● BRIEF: From the entries below, copy exactly the lines from the one that contains "create_clock -name aclk -period 8.9" through the one that contains "set_load 0.01 [all_outputs]", both included, and only those.

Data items
■ ■ ■ ■ ■

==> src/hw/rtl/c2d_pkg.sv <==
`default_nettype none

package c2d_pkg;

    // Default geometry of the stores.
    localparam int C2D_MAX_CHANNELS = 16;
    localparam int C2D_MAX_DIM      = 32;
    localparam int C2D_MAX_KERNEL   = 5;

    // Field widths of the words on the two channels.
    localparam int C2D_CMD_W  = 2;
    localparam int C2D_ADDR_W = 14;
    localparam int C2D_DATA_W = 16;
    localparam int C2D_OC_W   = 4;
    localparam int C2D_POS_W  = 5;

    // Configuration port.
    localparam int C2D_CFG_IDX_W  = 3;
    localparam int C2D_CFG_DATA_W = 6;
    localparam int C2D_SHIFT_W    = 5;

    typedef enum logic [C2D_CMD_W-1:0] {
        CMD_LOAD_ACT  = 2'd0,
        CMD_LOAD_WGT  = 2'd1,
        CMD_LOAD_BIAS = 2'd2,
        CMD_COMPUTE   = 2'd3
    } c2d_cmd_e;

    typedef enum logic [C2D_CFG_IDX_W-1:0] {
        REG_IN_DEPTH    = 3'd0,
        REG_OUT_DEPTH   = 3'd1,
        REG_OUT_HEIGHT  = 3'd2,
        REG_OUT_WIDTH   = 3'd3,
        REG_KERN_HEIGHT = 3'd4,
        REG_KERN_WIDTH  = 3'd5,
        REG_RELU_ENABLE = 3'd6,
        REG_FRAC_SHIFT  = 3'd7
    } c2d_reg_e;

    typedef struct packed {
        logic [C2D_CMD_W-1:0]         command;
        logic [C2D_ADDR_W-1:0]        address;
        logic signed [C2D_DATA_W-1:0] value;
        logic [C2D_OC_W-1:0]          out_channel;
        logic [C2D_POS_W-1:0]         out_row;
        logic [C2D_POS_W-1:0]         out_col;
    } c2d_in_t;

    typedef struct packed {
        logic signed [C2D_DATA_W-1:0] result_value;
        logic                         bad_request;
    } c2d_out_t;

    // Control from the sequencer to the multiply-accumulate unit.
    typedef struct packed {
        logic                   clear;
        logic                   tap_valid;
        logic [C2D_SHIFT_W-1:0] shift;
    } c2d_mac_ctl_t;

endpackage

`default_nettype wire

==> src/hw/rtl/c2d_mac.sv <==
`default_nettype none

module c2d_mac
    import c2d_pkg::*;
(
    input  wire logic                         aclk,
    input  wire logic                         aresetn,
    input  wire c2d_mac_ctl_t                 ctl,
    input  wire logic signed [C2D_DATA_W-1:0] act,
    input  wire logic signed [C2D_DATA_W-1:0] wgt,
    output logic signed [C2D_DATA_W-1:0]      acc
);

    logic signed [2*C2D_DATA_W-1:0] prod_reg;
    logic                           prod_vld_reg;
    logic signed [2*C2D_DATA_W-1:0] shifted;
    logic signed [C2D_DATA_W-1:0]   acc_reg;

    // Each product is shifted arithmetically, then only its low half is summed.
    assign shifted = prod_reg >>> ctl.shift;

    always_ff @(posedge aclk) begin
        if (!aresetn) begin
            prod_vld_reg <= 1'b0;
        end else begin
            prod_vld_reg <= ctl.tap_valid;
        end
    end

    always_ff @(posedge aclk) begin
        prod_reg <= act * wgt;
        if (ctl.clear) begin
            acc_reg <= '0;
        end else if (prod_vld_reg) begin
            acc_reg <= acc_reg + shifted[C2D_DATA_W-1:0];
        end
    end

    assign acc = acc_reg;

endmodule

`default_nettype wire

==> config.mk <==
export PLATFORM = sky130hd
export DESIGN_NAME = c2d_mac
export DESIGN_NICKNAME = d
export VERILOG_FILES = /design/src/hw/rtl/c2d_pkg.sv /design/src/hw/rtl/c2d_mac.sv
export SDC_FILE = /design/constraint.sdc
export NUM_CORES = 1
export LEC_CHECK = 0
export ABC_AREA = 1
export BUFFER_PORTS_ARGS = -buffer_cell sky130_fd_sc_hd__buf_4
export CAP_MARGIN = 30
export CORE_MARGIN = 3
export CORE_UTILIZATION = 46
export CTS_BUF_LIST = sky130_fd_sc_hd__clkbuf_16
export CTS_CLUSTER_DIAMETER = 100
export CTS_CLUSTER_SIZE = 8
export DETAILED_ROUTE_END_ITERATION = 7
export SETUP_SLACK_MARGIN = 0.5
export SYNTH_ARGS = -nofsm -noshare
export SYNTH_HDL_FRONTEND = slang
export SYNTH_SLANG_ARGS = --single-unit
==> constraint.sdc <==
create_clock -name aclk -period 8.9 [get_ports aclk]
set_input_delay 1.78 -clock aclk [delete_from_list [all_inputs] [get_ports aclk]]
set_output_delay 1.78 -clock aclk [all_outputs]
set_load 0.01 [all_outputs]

■ ■ ■ ■ ■

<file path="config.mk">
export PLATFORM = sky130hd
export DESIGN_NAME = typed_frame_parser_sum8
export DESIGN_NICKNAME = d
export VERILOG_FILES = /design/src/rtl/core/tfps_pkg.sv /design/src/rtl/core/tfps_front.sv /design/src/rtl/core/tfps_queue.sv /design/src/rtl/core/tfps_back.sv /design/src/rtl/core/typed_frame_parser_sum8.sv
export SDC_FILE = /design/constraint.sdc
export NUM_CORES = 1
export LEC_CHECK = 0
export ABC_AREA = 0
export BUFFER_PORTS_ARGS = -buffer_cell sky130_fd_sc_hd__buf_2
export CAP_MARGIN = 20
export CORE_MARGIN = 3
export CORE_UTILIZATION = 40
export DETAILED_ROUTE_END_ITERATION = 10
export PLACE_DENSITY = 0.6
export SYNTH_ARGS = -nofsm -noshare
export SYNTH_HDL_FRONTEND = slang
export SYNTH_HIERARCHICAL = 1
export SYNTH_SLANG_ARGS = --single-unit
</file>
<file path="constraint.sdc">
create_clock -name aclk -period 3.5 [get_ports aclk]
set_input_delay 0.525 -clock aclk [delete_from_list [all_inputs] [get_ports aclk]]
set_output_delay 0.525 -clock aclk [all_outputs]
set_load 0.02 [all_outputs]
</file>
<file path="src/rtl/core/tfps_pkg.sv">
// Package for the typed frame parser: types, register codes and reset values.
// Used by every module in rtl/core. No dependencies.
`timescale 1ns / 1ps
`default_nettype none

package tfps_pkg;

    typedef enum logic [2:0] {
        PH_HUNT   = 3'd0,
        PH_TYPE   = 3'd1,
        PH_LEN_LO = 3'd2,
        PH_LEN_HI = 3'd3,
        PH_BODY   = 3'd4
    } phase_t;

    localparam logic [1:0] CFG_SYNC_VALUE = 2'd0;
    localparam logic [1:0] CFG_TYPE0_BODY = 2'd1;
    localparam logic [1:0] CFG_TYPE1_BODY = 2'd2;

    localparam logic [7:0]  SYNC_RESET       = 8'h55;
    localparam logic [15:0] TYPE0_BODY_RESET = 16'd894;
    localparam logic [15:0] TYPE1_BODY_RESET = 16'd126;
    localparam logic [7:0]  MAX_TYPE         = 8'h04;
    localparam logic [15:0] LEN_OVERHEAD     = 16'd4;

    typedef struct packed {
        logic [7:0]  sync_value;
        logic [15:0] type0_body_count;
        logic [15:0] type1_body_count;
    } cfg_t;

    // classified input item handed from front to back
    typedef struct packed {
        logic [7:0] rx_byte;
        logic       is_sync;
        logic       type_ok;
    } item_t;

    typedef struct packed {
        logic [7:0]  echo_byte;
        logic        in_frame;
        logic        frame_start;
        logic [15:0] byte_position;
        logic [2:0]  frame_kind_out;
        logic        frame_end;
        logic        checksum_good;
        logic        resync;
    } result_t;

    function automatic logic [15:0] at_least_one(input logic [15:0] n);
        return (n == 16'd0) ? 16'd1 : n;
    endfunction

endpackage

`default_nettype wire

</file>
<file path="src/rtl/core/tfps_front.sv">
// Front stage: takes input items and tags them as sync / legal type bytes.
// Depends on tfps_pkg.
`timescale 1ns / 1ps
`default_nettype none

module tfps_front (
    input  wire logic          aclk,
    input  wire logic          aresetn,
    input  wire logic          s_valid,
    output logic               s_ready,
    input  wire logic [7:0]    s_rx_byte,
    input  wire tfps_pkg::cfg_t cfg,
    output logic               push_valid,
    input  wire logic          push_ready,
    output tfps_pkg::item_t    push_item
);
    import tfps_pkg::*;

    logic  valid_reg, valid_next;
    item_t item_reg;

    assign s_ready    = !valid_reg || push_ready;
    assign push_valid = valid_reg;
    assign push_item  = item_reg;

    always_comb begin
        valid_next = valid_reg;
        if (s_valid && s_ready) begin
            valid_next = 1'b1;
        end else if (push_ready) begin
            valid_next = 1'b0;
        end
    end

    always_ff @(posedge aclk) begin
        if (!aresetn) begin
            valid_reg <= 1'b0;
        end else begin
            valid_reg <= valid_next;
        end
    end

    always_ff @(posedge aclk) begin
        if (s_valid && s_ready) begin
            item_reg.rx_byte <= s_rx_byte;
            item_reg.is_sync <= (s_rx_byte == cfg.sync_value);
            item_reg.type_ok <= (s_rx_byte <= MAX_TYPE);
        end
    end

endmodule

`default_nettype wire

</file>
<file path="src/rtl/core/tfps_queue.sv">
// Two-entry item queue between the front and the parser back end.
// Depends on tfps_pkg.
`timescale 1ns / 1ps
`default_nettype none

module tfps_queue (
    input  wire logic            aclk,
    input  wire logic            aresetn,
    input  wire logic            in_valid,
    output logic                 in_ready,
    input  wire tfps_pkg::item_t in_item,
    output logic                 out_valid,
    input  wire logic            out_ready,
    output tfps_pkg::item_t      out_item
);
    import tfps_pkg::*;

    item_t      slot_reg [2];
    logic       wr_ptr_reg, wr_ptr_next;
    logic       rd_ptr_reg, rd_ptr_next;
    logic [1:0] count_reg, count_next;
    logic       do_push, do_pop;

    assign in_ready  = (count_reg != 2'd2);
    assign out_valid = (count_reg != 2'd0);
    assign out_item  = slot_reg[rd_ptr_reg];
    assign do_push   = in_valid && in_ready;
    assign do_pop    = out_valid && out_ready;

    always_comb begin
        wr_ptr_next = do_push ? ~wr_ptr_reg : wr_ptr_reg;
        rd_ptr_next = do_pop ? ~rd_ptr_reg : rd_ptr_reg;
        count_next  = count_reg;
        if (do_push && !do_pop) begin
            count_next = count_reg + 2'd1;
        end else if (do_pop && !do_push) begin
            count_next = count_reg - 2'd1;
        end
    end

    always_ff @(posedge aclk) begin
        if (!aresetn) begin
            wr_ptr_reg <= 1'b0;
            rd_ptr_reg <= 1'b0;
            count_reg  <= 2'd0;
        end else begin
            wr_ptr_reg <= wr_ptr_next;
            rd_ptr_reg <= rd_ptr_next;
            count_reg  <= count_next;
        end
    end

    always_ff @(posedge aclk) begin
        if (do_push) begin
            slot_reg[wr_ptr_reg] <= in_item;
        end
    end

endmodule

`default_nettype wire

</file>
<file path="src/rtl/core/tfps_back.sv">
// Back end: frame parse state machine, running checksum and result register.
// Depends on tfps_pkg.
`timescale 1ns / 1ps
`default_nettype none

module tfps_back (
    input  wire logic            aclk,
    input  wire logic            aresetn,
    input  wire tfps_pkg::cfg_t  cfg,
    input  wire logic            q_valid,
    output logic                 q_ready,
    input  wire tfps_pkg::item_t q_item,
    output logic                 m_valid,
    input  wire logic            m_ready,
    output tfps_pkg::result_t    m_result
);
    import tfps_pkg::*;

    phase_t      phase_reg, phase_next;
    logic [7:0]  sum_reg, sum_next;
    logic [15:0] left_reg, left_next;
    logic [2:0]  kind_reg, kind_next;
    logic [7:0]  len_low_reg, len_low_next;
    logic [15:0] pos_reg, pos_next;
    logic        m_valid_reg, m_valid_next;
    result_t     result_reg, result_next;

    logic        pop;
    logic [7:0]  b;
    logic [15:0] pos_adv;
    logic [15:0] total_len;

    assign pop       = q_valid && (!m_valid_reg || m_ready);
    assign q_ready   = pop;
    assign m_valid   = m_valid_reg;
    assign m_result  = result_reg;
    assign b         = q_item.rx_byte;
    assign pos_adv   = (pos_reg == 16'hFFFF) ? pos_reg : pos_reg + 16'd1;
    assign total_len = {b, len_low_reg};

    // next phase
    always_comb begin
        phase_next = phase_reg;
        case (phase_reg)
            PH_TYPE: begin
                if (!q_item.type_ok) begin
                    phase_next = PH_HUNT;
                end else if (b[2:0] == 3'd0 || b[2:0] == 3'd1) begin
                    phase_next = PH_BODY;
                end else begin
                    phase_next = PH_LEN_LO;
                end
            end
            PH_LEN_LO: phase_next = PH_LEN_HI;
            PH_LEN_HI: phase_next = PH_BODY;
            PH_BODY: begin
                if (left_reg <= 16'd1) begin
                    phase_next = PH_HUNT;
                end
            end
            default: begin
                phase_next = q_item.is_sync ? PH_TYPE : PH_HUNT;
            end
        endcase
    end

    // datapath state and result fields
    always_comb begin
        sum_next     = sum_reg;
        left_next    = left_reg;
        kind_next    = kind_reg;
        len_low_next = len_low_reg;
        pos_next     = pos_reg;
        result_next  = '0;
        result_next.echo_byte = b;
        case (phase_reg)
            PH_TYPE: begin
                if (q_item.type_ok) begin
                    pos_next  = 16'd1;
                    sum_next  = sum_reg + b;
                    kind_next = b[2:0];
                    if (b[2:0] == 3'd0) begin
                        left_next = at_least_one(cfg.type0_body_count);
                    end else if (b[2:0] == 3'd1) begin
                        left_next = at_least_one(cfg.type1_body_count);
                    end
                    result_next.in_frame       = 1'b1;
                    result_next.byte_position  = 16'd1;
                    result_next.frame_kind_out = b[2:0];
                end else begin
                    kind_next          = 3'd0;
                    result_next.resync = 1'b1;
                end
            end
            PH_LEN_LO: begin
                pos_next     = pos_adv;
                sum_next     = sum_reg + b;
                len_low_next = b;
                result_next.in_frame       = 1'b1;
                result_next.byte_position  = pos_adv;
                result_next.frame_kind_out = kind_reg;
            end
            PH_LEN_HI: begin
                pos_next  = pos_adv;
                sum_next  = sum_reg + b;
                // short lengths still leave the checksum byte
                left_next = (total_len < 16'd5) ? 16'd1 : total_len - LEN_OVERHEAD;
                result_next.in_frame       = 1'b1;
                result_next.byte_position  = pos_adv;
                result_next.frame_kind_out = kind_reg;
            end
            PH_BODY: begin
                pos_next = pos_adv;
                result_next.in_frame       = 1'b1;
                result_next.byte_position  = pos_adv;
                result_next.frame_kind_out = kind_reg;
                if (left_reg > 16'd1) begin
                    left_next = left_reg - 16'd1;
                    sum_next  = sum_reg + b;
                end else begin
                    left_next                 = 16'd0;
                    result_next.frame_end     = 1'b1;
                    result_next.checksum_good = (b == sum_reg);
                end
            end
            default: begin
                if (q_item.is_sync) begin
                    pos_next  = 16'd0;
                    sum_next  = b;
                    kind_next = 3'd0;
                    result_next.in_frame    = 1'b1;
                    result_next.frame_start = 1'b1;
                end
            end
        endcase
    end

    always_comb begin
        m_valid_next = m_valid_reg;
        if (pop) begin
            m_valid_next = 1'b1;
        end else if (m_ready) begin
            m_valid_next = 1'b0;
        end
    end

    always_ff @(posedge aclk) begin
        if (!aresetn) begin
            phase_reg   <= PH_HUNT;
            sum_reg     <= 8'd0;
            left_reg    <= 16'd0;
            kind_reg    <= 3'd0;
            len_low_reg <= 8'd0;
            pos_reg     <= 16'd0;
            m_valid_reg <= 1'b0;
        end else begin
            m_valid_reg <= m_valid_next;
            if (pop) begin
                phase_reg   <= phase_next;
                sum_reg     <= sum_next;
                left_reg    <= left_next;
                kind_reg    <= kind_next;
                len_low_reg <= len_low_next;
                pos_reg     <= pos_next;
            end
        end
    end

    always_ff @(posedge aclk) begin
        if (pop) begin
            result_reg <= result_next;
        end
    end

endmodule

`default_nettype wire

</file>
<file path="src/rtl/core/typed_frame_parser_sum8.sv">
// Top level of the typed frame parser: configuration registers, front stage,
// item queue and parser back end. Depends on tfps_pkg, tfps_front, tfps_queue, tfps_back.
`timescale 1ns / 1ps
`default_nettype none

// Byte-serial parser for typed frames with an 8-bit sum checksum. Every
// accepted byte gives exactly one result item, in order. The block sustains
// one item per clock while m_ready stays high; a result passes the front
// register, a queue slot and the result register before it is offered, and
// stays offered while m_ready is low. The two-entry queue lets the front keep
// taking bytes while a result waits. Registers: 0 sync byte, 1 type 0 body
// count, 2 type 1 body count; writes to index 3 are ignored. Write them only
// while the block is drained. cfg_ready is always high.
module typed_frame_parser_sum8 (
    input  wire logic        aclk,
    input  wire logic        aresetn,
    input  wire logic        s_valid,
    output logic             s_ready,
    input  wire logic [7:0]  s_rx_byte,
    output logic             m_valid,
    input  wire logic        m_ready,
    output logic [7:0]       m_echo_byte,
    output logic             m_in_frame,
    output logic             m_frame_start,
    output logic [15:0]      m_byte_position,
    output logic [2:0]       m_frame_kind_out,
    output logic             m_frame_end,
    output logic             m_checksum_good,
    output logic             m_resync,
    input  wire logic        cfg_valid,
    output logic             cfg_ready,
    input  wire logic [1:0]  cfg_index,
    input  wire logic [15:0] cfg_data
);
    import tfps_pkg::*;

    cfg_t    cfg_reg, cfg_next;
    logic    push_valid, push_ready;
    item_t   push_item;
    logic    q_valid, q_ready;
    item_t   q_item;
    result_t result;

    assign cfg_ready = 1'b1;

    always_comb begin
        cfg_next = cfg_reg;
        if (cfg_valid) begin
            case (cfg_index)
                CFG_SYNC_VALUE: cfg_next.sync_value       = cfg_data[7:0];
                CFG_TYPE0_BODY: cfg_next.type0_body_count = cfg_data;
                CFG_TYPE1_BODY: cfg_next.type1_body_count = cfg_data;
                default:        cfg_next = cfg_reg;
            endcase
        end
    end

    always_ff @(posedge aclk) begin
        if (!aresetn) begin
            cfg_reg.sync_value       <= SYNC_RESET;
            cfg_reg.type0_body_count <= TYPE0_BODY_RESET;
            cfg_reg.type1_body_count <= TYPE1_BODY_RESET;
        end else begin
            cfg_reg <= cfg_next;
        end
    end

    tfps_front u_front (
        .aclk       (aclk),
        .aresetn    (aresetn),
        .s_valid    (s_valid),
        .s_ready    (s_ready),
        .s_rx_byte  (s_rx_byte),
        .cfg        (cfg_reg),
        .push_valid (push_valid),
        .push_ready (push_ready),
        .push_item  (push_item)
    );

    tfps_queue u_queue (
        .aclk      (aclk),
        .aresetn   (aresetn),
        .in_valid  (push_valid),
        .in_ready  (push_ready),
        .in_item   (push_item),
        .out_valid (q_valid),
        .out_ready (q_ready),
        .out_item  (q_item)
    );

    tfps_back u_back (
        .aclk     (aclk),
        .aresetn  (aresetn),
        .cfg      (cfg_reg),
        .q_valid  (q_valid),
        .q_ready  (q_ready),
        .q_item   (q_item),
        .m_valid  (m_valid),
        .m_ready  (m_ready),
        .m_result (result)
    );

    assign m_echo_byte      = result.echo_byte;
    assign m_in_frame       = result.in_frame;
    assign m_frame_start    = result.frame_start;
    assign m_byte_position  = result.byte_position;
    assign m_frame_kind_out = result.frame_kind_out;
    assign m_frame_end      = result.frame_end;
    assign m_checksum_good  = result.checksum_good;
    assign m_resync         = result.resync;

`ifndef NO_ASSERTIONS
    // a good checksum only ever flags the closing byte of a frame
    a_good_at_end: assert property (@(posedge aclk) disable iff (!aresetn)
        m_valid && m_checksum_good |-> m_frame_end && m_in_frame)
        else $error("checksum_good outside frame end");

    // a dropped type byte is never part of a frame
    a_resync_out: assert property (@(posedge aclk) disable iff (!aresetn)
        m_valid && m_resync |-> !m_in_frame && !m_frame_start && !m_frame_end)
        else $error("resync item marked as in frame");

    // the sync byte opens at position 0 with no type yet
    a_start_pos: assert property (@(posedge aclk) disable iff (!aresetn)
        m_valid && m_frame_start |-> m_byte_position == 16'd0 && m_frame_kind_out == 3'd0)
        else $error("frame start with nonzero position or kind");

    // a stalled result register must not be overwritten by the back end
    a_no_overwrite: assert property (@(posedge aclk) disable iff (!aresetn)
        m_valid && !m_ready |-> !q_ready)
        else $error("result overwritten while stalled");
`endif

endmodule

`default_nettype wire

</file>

■ ■ ■ ■ ■

● SOLUTION BELOW:
create_clock -name aclk -period 8.9 [get_ports aclk]
set_input_delay 1.78 -clock aclk [delete_from_list [all_inputs] [get_ports aclk]]
set_output_delay 1.78 -clock aclk [all_outputs]
set_load 0.01 [all_outputs]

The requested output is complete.